Closed baozg closed 2 years ago
Hi Zhigui,
My interpretation is that genomic differences between haplotype-resolved assemblies, would be phased by definition as the assemblies are phased.
However, merging that information in a VCF is tricky as it involves linear representation of non-linear rearrangements. We are currently developing methods for that, but it is currently not available.
Best Manish
Hi Manish,
Yes. It's definitely what I am looking for. Hopefully, it can support diploid and autopolyploid. Looking forward to your development.
Hi @baozg,
I have a question and would like to know your opinion. Let's say that you are comparing two diploid genomes, one of which you consider as reference and other as query. Then what do you want in the VCF? In this case, four pair-wise genome comparisons would happen.
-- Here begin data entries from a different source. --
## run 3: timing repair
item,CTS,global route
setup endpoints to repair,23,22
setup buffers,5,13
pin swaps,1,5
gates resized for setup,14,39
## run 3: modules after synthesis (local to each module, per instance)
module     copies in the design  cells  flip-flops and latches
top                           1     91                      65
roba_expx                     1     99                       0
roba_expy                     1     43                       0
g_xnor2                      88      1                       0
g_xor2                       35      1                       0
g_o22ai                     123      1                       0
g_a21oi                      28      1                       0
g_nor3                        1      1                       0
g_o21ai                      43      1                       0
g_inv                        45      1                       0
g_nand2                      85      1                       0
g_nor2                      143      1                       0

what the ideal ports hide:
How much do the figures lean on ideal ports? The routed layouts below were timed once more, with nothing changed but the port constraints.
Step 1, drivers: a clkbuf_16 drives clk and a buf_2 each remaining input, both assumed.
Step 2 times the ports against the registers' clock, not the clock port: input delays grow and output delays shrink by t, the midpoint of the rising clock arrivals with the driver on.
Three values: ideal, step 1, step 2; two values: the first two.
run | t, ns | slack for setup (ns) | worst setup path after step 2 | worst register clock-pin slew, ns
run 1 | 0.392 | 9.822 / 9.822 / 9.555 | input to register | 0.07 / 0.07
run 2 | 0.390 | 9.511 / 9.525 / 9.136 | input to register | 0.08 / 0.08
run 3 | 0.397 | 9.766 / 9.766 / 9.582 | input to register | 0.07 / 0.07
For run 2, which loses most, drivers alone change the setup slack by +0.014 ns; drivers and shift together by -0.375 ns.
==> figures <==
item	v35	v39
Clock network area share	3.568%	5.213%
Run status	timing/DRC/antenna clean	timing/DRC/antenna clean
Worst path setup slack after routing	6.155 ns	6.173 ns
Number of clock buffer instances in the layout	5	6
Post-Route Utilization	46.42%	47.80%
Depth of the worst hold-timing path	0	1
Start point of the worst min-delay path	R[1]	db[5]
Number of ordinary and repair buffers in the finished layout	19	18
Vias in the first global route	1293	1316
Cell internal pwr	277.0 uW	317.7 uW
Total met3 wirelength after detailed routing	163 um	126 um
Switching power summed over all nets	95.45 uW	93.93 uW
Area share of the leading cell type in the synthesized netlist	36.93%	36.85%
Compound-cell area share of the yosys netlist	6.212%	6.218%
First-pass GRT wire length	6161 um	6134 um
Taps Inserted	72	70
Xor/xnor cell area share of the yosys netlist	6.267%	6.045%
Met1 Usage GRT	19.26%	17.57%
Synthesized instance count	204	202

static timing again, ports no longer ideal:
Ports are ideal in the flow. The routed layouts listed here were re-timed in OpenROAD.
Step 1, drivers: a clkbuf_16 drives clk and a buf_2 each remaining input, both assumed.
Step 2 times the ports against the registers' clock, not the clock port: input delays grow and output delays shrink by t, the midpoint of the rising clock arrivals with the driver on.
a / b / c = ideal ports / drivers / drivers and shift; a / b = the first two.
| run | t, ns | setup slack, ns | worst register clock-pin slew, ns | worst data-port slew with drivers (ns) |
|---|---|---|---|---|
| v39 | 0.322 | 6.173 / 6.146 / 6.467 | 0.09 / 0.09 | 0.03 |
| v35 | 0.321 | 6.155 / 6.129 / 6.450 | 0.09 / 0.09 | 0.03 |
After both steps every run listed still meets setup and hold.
This is an optimization exercise on Yosys and OpenROAD, whose aim is small area and a short achievable clock period, not a production implementation.
Where RTL was checked, it was by simulation tests only, not by an equivalence proof against the original.
No activity file was given, so power comes from the tool's default toggle rates.

## violet
Design dadda_16_16, start of the top module:
module dadda_16_16(mpd_in, mpr_in, op_out, clk);
  input clk;
  input [15:0] mpd_in, mpr_in;
  output [32:0] op_out;
  wire [17:0] ye = {2'b00, mpr_in};
  wire [7:0] e_one, e_two;
  genvar gi, gj;
  generate for (gi = 0; gi < 8; gi = gi + 1) begin : g_enc
    wire ym1 = (gi == 0) ? 1'b0 : ye[2*gi-1];
    assign e_one[gi] = ye[2*gi] ^ ym1;
    assign e_two[gi] = (ye[2*gi+1] & ~ye[2*gi] & ~ym1) | (~ye[2*gi+1] & ye[2*gi] & ym1);
  end endgenerate
  reg [15:0] x;
  reg [7:0] one, two, neg;
  reg [25:0] q0, q1;
  reg [5:0] ql;
  reg qc;
  wire carry_n = w270;
  wire [25:0] r0n, r1n;
  wire [5:0] sln;
  always @(posedge clk) begin
    x <= mpd_in;
    one <= e_one;
    two <= e_two;
    neg <= {mpr_in[15], mpr_in[13], mpr_in[11], mpr_in[9], mpr_in[7], mpr_in[5], mpr_in[3], mpr_in[1]};
    q0 <= r0n;
    q1 <= r1n;
    ql <= sln;
    qc <= ~carry_n;
  end
  wire [7:0] negn = ~neg;
  wire [16:0] ppn [0:7];
  generate for (gi = 0; gi < 8; gi = gi + 1) begin : g_pp
    for (gj = 0; gj < 17; gj = gj + 1) begin : g_ppj
      if (gj == 0) begin : g_lo
        bsel1 u_sel (.a(x[0]), .s(one[gi]), .neg(neg[gi]), .pn(ppn[gi][gj]));
      end else if (gj == 16) begin : g_hi
        bsel1 u_sel (.a(x[15]), .s(two[gi]), .neg(neg[gi]), .pn(ppn[gi][gj]));
      end else begin : g_mid
        bsel u_sel (.a(x[gj]), .b(x[gj-1]), .one(one[gi]), .two(two[gi]), .neg(neg[gi]), .pn(ppn[gi][gj]));
      end
    end
  end endgenerate
  wire [15:0] r8n;
  generate for (gj = 0; gj < 16; gj = gj + 1) begin : g_r8
    g_nand2 u_r8 (.a(x[gj]), .b(neg[7]), .y(r8n[gj]));
  end endgenerate
  wire ci1;
  wire ci2;
  wire ci3;
  wire ci4;
  wire ci5;
  wire ci6;
  wire w7;
  wire w8;
  wire w9;
  wire w10;
  wire w11;
  wire w12;
  wire w13;
  wire w14;
  wire w15;
  wire w16;
  wire w17;
  wire w18;
  wire w19;
  wire w20;
  wire w21;
  wire w22;
  ...
For scale: about 780 cells after synthesis, ~66 I/O pins.
clock: 7.0 ns
lec_check: 0
cap_margin: 20
core_margin: 2
core_utilization: 70
cts_buf_list: sky130_fd_sc_hd__clkbuf_4 sky130_fd_sc_hd__clkbuf_8
setup_slack_margin: 3.4
slew_margin: 20
synth_hierarchical: 1
standard.sh (not shown) runs the stock make flow with config.mk's settings and CLKGATE_MAP_FILE= SYNTH_SCRIPT=/design/flow/synth_recipe.tcl, a recipe that flattens the netlist after the stock synthesis.
==> flow/flow/run.sh <==
#!/bin/bash
# Standard layout (the standard.sh) with two changes:
#  - after synthesis, flow/post_synth.tcl takes logic cells down to their
#    smallest drive strength (timing repair later sizes up what it needs);
#  - the port buffers are buf_1 cells (sized up by repair where needed).
set -euo pipefail
here=$(pwd)
bash standard.sh POST_SYNTH_TCL=$here/flow/post_synth.tcl \
  "BUFFER_PORTS_ARGS=-buffer_cell sky130_fd_sc_hd__buf_1" finish > $here/standard_flow.log 2>&1
==> flow/flow/post_synth.tcl <==
# After synthesis: take every logic cell down to the smallest drive strength
# of its own kind and drop the buffers synthesis inserted; timing repair in the
# later steps sizes up what the critical paths need.
set n_resized 0
foreach inst [get_cells *] {
  set master [get_property $inst ref_name]
  if {![regexp {^(sky130_fd_sc_hd__[a-z0-9]+)_([0-9]+)$} $master -> base size]} { continue }
  if {[regexp {__(df|dl|sdf|edf|conb|tap|fill|decap|clk)} $base]} { continue }
  set best ""
  set best_area 1e9
  foreach s {0 1 2 4} {
    set lc [get_lib_cells -quiet */${base}_$s]
    if {$lc eq ""} { continue }
    if {[get_property $lc dont_use]} { continue }
    set a [get_property $lc area]
    if {$a < $best_area} { set best_area $a; set best [get_name $lc] }
  }
  if {$best ne "" && $best ne $master} {
    replace_cell $inst $best
    incr n_resized
  }
}
puts "post_synth: resized $n_resized cells"
remove_buffers
Relative to violet, the following input files were edited for nickel:
Settings: a change of CTS_BUF_LIST from sky130_fd_sc_hd__clkbuf_4 sky130_fd_sc_hd__clkbuf_8 to sky130_fd_sc_hd__clkbuf_8 sky130_fd_sc_hd__clkbuf_16; an added CTS_CLUSTER_SIZE of 30; an added CTS_CLUSTER_DIAMETER of 60; a change of CORE_UTILIZATION from 70 to 55.
Results
Number of buffers inserted to repair setup after CTS ends up higher on nickel. After synthesis and placement, the instance count of nickel is above that of violet. Run comparison: violet beginning of the critical path q1[9]; nickel beginning of the critical path q1[4]. Going from violet to nickel, final worst setup slack grew by 47 ps; number of fill cells grew by about 60%.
Do you expect all of them to be in one VCF? The VCF is based on the genomic coordinates of the reference genome, but the reference is diploid so either we create two VCFs (one for each haplotype) or we consider one reference haplotype of as the "true" reference genome and then compare all haplotypes to it. It would be great if you could share your opinions on what would make more sense to you and why.
Best Manish
Hi Manish
Actually, in human they already have some pipeline for phased assemblies (Dipcall, SVIM-asm,https://github.com/EichlerLab/pav). Typically, I will set a haploid as ref (double haploid or inbreeding line) in plant, then use diploid1 (haplotype-resloved assembly ) to call vcf (1|0 / 1|0 / 1|1 / 0/0), then use bcftools merge if I have more than 1 individual.
For population-level assemblies,we need to do all-to-all alignements and then calling variant from all alignments. I do prefer to use graph pangenome to call variants (vg deconstruct)
Thanks Zhigui
Thanks Zhigui for sharing your ideas. This is very helpful.
Hi, @mnshgl0110
Can SyRI expand to phased assembly to generate a phased VCF for variants using haplotype-resloved assemblies?
Thanks Zhigui